- **TASK**: If a line comes after the one containing "metrics, run 1", leave it out; copy every line before it, and that line too, exactly as written, starting from the first line of the entries.
+++ TASK DATA +++
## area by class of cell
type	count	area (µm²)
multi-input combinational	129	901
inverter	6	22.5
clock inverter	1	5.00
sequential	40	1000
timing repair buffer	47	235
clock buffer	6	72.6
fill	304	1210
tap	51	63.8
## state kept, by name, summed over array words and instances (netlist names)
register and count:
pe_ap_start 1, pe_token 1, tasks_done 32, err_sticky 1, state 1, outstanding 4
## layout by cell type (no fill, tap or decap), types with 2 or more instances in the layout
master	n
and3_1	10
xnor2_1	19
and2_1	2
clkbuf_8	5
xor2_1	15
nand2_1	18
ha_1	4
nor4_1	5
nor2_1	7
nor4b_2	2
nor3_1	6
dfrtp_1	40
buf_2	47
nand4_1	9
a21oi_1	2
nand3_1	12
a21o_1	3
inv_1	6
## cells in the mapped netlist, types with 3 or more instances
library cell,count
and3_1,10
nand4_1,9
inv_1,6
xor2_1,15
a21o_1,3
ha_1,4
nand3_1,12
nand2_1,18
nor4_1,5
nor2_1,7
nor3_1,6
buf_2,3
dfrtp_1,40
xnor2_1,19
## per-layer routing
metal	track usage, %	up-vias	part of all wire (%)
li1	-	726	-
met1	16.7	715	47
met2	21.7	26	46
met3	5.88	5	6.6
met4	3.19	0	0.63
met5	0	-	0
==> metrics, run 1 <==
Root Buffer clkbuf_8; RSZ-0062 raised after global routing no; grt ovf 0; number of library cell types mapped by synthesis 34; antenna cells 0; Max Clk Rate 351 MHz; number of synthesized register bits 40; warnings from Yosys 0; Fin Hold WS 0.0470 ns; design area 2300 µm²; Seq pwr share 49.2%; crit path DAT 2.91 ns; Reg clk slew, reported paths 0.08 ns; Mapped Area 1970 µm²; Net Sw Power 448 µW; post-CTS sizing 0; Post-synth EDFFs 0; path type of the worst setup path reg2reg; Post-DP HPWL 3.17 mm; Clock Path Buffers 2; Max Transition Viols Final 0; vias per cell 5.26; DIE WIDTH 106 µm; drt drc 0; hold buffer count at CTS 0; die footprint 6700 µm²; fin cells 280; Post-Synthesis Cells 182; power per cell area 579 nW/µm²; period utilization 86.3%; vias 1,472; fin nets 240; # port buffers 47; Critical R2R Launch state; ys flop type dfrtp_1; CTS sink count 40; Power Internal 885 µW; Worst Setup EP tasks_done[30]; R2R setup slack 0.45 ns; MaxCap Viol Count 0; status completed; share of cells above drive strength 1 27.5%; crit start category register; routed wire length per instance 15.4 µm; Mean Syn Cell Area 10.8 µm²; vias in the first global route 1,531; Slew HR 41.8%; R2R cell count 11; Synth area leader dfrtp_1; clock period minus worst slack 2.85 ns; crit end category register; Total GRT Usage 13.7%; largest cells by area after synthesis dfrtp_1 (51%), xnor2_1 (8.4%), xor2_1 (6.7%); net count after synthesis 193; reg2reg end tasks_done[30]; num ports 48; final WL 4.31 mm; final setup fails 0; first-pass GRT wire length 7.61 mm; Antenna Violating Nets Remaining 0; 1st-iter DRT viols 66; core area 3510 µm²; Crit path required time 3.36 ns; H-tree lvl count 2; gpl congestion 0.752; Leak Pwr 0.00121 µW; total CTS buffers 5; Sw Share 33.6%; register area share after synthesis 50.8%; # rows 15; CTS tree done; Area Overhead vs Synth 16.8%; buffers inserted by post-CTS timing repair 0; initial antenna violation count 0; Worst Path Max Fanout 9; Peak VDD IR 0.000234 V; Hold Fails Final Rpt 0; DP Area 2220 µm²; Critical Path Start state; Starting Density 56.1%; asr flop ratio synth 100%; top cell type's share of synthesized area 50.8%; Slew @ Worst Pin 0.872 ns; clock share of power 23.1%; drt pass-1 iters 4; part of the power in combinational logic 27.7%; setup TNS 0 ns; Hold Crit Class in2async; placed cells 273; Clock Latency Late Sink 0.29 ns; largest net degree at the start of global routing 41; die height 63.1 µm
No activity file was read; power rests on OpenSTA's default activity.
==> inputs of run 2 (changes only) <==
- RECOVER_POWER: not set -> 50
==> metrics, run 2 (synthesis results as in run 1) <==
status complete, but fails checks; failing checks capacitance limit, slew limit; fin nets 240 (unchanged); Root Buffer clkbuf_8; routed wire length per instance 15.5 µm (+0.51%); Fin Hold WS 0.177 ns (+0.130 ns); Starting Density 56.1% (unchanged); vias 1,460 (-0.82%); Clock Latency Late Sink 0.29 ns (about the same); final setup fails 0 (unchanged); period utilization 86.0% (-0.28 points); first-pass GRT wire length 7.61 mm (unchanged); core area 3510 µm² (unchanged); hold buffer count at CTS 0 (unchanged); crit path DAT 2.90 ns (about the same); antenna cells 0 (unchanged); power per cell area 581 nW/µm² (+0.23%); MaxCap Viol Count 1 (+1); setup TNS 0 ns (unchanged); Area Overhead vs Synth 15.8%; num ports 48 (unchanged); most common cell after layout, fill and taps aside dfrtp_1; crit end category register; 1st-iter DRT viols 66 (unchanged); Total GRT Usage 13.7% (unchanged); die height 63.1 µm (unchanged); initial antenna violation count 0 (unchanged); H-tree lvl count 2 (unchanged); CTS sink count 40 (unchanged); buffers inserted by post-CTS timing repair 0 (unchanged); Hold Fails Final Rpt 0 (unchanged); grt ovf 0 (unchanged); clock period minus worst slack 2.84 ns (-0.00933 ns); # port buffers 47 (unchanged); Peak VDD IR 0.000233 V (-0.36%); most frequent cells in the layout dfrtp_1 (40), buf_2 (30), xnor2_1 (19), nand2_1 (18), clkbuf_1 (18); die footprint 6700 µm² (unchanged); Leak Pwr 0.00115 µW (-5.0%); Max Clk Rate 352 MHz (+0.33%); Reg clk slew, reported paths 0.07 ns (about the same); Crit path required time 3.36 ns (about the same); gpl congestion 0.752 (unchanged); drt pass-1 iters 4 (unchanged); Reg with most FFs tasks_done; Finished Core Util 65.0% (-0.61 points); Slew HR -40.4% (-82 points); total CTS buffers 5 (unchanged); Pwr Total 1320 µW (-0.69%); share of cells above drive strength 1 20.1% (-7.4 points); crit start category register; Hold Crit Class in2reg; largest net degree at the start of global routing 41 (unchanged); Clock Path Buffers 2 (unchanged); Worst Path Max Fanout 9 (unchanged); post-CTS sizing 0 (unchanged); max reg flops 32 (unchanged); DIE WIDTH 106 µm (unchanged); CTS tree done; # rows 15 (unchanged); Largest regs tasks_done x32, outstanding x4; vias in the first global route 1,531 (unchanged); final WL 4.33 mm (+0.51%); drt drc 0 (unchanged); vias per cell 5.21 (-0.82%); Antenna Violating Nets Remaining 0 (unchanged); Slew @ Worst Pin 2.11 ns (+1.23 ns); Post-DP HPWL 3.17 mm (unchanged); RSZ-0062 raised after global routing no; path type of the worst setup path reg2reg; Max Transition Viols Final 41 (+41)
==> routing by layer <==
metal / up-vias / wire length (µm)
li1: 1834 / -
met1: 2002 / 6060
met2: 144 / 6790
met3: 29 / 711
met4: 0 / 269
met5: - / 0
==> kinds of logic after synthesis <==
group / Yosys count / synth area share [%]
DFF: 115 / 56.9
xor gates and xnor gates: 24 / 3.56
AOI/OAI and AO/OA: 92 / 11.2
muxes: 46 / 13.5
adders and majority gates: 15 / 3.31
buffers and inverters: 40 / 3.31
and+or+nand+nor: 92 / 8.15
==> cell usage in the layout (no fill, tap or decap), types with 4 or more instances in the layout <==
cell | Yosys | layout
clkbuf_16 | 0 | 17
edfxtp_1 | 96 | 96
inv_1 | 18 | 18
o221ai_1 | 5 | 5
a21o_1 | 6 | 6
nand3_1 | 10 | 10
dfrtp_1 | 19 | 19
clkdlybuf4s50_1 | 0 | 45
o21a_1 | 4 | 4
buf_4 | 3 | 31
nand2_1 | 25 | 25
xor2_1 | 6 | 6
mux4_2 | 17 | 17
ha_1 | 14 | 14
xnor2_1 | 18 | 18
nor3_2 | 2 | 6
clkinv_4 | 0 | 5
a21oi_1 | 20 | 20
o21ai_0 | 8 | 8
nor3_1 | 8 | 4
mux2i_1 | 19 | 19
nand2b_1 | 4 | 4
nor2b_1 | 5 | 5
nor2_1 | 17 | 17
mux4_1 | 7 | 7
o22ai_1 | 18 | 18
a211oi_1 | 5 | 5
$ cat config.mk
export PLATFORM = sky130hd
export DESIGN_NAME = fixed_point_sqrt_seq
export DESIGN_NICKNAME = d
export VERILOG_FILES = /design/src/rtl/fixed_point_sqrt_seq_pkg.sv /design/src/rtl/sqrt_digit_step.sv /design/src/rtl/fixed_point_sqrt_seq.sv
export SDC_FILE = /design/constraint.sdc
export NUM_CORES = 1
export LEC_CHECK = 0
export CAP_MARGIN = 20
export CORE_AREA = 2 2 121 123
export CTS_CLUSTER_DIAMETER = 100
export DETAILED_ROUTE_END_ITERATION = 6
export DIE_AREA = 0 0 123 125
export SLEW_MARGIN = 20
export SYNTH_ARGS = -nofsm -noshare
export SYNTH_HDL_FRONTEND = slang
export SYNTH_SLANG_ARGS = --single-unit
export TNS_END_PERCENT = 100
$ cat constraint.sdc
create_clock -name Clock -period 3.3 [get_ports Clock]
set_input_delay 0.66 -clock Clock [delete_from_list [all_inputs] [get_ports Clock]]
set_output_delay 0.66 -clock Clock [all_outputs]
set_load 0.05 [all_outputs]
## config.mk

```make
export PLATFORM = sky130hd
export DESIGN_NAME = writeback_unit
export DESIGN_NICKNAME = d
export VERILOG_FILES = /design/src/rtl/wb_pkg.sv /design/src/rtl/wb_timeout_counter.sv /design/src/rtl/writeback_unit.sv
export SDC_FILE = /design/constraint.sdc
export NUM_CORES = 1
export LEC_CHECK = 0
export CAP_MARGIN = 20
export CORE_AREA = 3 3 87 89
export CTS_CLUSTER_DIAMETER = 50
export DETAILED_ROUTE_END_ITERATION = 16
export DIE_AREA = 0 0 90 92
export DONT_BUFFER_PORTS = 1
export PLACE_DENSITY = 0.69
export SLEW_MARGIN = 40
export SYNTH_ARGS = -nofsm -noshare
export SYNTH_HDL_FRONTEND = slang
export SYNTH_SLANG_ARGS = --single-unit
```

## constraint.sdc

```tcl
create_clock -name clk -period 2.9 [get_ports clk]
set_input_delay 0.29 -clock clk [delete_from_list [all_inputs] [get_ports clk]]
set_output_delay 0.29 -clock clk [all_outputs]
set_load 0.02 [all_outputs]
```

## src/rtl/wb_pkg.sv

```systemverilog
// wb_pkg: shared widths, zero-register index and FSM state for the writeback stage
package wb_pkg;
    localparam int DATA_W_DEF     = 32;
    localparam int REG_ADDR_W_DEF = 4;
    localparam int ZERO_REG       = 0;
    typedef enum logic {IDLE, MEM_WAIT} state_t;
endpackage

```

## src/rtl/wb_timeout_counter.sv

```systemverilog
// wb_timeout_counter: counts stalled MEM_WAIT cycles; done marks the last cycle before abandon
module wb_timeout_counter #(
    parameter int MAX = 255
) (
    input  logic clk,
    input  logic rst_n,
    input  logic clear,
    input  logic en,
    output logic done
);
    localparam int CW = $clog2(MAX + 1);
    logic [CW-1:0] cnt;
    always_ff @(posedge clk) begin
        if (!rst_n) cnt <= '0;
        else        cnt <= clear ? '0 : en ? cnt + 1'b1 : cnt;
    end
    // Incrementing on this cycle would reach MAX
    assign done = (cnt == CW'(MAX - 1));
endmodule

```

## src/rtl/writeback_unit.sv

```systemverilog
// writeback_unit: retires ALU results and loads into the register file; WB_FWD_EN adds fwd_* bypass outputs
module writeback_unit
    import wb_pkg::*;
#(
    parameter int DATA_W      = DATA_W_DEF,
    parameter int REG_ADDR_W  = REG_ADDR_W_DEF,
    parameter int MEM_TIMEOUT = 255
) (
    input  logic                  clk,
    input  logic                  rst_n,
    input  logic                  in_valid,
    output logic                  in_ready,
    input  logic                  in_wr_en,
    input  logic                  in_is_load,
    input  logic [REG_ADDR_W-1:0] in_rd,
    input  logic [DATA_W-1:0]     in_alu_result,
    output logic                  mem_req,
    output logic [DATA_W-1:0]     mem_addr,
    input  logic                  mem_ack,
    input  logic [DATA_W-1:0]     mem_rdata,
    output logic                  rf_wen,
    output logic [REG_ADDR_W-1:0] rf_write_Rd,
    output logic [DATA_W-1:0]     rf_write_data,
    output logic                  busy,
    output logic                  err_timeout
`ifdef WB_FWD_EN
    ,
    output logic                  fwd_valid,
    output logic [REG_ADDR_W-1:0] fwd_rd,
    output logic [DATA_W-1:0]     fwd_data
`endif
);
    state_t                state, state_n;
    logic [REG_ADDR_W-1:0] rd_q;
    logic                  wr_q;
    logic                  done;
    logic                  accept, ld_acc, alu_wr, ld_wr, timeout, waiting;

    wb_timeout_counter #(.MAX(MEM_TIMEOUT)) u_cnt (
        .clk   (clk),
        .rst_n (rst_n),
        .clear (state == IDLE),
        .en    (waiting && !mem_ack),
        .done  (done)
    );

    assign waiting = (state == MEM_WAIT);
    assign accept  = in_valid && in_ready;
    assign ld_acc  = accept && in_is_load;
    assign alu_wr  = accept && !in_is_load && in_wr_en && (in_rd != REG_ADDR_W'(ZERO_REG));
    assign ld_wr   = waiting && mem_ack && wr_q && (rd_q != REG_ADDR_W'(ZERO_REG));
    // Ack wins over a timeout landing in the same cycle
    assign timeout = waiting && done && !mem_ack;

    always_ff @(posedge clk) begin
        if (!rst_n) state <= IDLE;
        else        state <= state_n;
    end

    always_comb begin
        state_n = (state == IDLE) ? (ld_acc ? MEM_WAIT : IDLE)
                                  : ((mem_ack || done) ? IDLE : MEM_WAIT);
    end

    always_comb begin
        in_ready = (state == IDLE);
        busy     = (state != IDLE);
    end

    always_ff @(posedge clk) begin
        if (!rst_n) begin
            mem_req       <= 1'b0;
            mem_addr      <= '0;
            rd_q          <= '0;
            wr_q          <= 1'b0;
            rf_wen        <= 1'b0;
            rf_write_Rd   <= '0;
            rf_write_data <= '0;
            err_timeout   <= 1'b0;
        end else begin
            mem_req       <= (state_n == MEM_WAIT);
            mem_addr      <= ld_acc ? in_alu_result : mem_addr;
            rd_q          <= ld_acc ? in_rd : rd_q;
            wr_q          <= ld_acc ? in_wr_en : wr_q;
            rf_wen        <= alu_wr || ld_wr;
            rf_write_Rd   <= ld_wr ? rd_q : alu_wr ? in_rd : rf_write_Rd;
            rf_write_data <= ld_wr ? mem_rdata : alu_wr ? in_alu_result : rf_write_data;
            err_timeout   <= timeout;
        end
    end

`ifdef WB_FWD_EN
    assign fwd_valid = rf_wen;
    assign fwd_rd    = rf_write_Rd;
    assign fwd_data  = rf_write_data;
`endif
endmodule

```

==> out/results.ini <==
[run_status]
status = completed

[sta]
fmax_mhz = 456
post-route-min-period_ns = 2.19
tightest_slew_ns = 0.775
setup_viol_count_final = 0
relSlewSlack = 0.484
rsz0062_at_grt = false
hold-worst-slack_ns = 0.0598
setup_slack_ns = 0.708
hold_violations = 0
drv_slew = 0
setup-tns-final_ns = 0
finalClockSkew_ns = 0.00902
min_period_over_period = 0.756

[global_routing]
grt_antenna_before_repair = 0
grt_max_degree = 40
grt_overflow = 0
grt_pass1_vias = 2589
grt_first_pass_wirelength_mm = 13.6
track_usage = 0.205

[cells_and_area]
layout_commonest_cell = dfxtp_1
final_util = 0.530
final_area_mm2 = 0.00362
final_cell_mix = 84 x dfxtp_1, 78 x nand2_1, 44 x a21oi_1
multi_input_area_mm2 = 0.00152
drive_gt1_frac = 0.0857
insertedDiodeCount = 0
ff_latch_area_mm2 = 0.00168
fin_cells = 446
fillers = 654
num-nets-final = 421
syn2layout_area_growth_pct = 7.27

[synthesis]
synth_area_per_cell_um2 = 9.48
synth.distinct_cells = 39
synth_area_leader_cell = dfxtp_1
syn_nets = 432
syn-instance-count = 356
yosys.area.top_type_share = 0.499
ys_seq_elements = 84
yosysWarnings = 0
synth.area.top_cells = dfxtp_1 50%, a221o_1 9.5%, nand2_1 8.7%
syn_area_mm2 = 0.00337
synth_seq_area_share = 0.499

[setup_path]
required_ns = 3.19
start_kind = flip-flop
path_max_fanout = 32
r2r-start = mem_req$_SDFF_PN0_
cp-end-kind = flip-flop
crit_path_start = mem_req$_SDFF_PN0_
crit_arrival_ns = 2.48
worst-setup-path-type = reg -> reg

[routing]
vias = 2696
top_layer = met4
detail-route-antenna-nets = 0
dr.first_iter.drc_count = 139
via_per_inst = 6.04
wirelength_mm = 8.51
drc = 0
wl_met3_um = 672
firstDrtPassIters = 4
wirelength_met1_mm = 3.61
wl_per_cell_um = 19.1
dr_wl_met2_mm = 4.10

[power_and_ir_drop]
leakage_nw = 1.22
p_per_area_mw_per_mm2 = 653
ir_drop_mv = 0.321
finalPower_mw = 2.36

[cts]
clkTransAtPathRegs_ns = 0.09
cts.sinks = 84
root_buffer = clkbuf_8
clock_latency_ns = 0.35
cts_made_buffers = 9
clockBufferDepth = 2
post-cts-setup-buffers = 0
h-tree-depth = 3
holdBufCountCts = 1
ctsResizeCount = 0
cts_tree = yes

[floorplanning]
die_y_um = 92
start_util = 0.494
chipWidth_um = 90
core-area_mm2 = 0.00683
std_cell_rows = 30
dieArea_mm2 = 0.00828
pin_count = 147

[placed_design]
dp_hpwl_mm = 5.82
place_worst_setup_slack_ns = 0.715
routabilityCongestion = 0.769
post-place-cells = 429
placed_area_mm2 = 0.00338
port_buffers = 0

[min_path]
hold_path.class = in -> reg
hp-start = in_alu_result[24]

[job]
drv_cap = 0

worst paths after layout:
| kind | slack, ns | depth (start not counted) | end |
|---|---|---|---|
| setup reg to reg | 0.71 | 3 | rf_write_data[16]$_SDFFE_PN0P_ |
| hold / removal | 0.06 | 2 | mem_addr[24]$_SDFFE_PN0P_ |
| hold reg to reg | 0.49 | 2 | u_cnt.cnt[7]$_SDFFE_PN0P_ |
| setup / recovery | 0.71 | 3 | rf_write_data[16]$_SDFFE_PN0P_ |
power by group:
group | internal (mW) | switching, mW
Clock | 0.512 | 0.416
Sequential | 1.20 | 0.0849
Combinational | 0.0590 | 0.0942
worst max-delay path: stages (launching register included):
cell       delay (ns)
dfxtp_1          0.83
nand4bb_4        0.31
o221a_2          0.73
a221o_1          0.26
kinds of logic (layout without fill, tap and decap cells):
kind of cell,count (synthesis),count (layout),synth area share
adders and majority gates,2,2,0.00742
DFF,84,84,0.499
xor gates and xnor gates,2,2,0.00519
buffers and inverters,33,27,0.0549
and+or+nand+nor,143,143,0.237
AOI/OAI and AO/OA,92,92,0.197
final cells by class:
cell class | count | share of cell area
inverter | 4 | 0.00415
multi-input combinational | 239 | 0.420
clock buffer | 11 | 0.0391
sequential | 84 | 0.465
clock inverter | 5 | 0.0232
timing repair buffer | 7 | 0.0152
tap | 96 | 0.0332
sequential cells by signal, indices dropped and copies added, names as in the netlist:
name / cells
u_cnt.cnt: 8
rf_write_Rd: 4
rf_write_data: 32
mem_req: 1
wr_q: 1
mem_addr: 32
err_timeout: 1
rd_q: 4
rf_wen: 1
per-layer routing:
layer / GRT usage / vias to the layer above
met5: 0 / -
met4: 0.0842 / 0
met3: 0.0763 / 12
met2: 0.335 / 111
met1: 0.243 / 1303
li1: - / 1270
synth_stat cells:
cell,number
a211oi_1,2
a21oi_1,44
a221o_1,32
a2bb2oi_1,2
and2_1,1
and3b_1,1
buf_2,10
buf_4,7
buf_6,3
clkbuf_1,9
dfxtp_1,84
ha_1,2
inv_1,4
nand2_1,78
nand3_1,3
nand3_2,1
nand3b_1,1
nand3b_4,1
nand4_1,2
nand4b_1,1
nand4bb_4,1
nor2_1,4
nor2b_1,2
nor3_1,4
nor3_2,1
nor3b_1,32
nor4_1,1
nor4_2,1
nor4_4,1
nor4bb_1,1
o21ai_0,4
o221a_2,3
o22ai_1,1
o31a_1,2
o31ai_1,2
or3_1,3
or4_1,3
xnor2_1,1
xor2_1,1
No activity file was read; power rests on OpenSTA's default activity.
+++
- **ANSWER AREA**:
## area by class of cell
type	count	area (µm²)
multi-input combinational	129	901
inverter	6	22.5
clock inverter	1	5.00
sequential	40	1000
timing repair buffer	47	235
clock buffer	6	72.6
fill	304	1210
tap	51	63.8
## state kept, by name, summed over array words and instances (netlist names)
register and count:
pe_ap_start 1, pe_token 1, tasks_done 32, err_sticky 1, state 1, outstanding 4
## layout by cell type (no fill, tap or decap), types with 2 or more instances in the layout
master	n
and3_1	10
xnor2_1	19
and2_1	2
clkbuf_8	5
xor2_1	15
nand2_1	18
ha_1	4
nor4_1	5
nor2_1	7
nor4b_2	2
nor3_1	6
dfrtp_1	40
buf_2	47
nand4_1	9
a21oi_1	2
nand3_1	12
a21o_1	3
inv_1	6
## cells in the mapped netlist, types with 3 or more instances
library cell,count
and3_1,10
nand4_1,9
inv_1,6
xor2_1,15
a21o_1,3
ha_1,4
nand3_1,12
nand2_1,18
nor4_1,5
nor2_1,7
nor3_1,6
buf_2,3
dfrtp_1,40
xnor2_1,19
## per-layer routing
metal	track usage, %	up-vias	part of all wire (%)
li1	-	726	-
met1	16.7	715	47
met2	21.7	26	46
met3	5.88	5	6.6
met4	3.19	0	0.63
met5	0	-	0
==> metrics, run 1 <==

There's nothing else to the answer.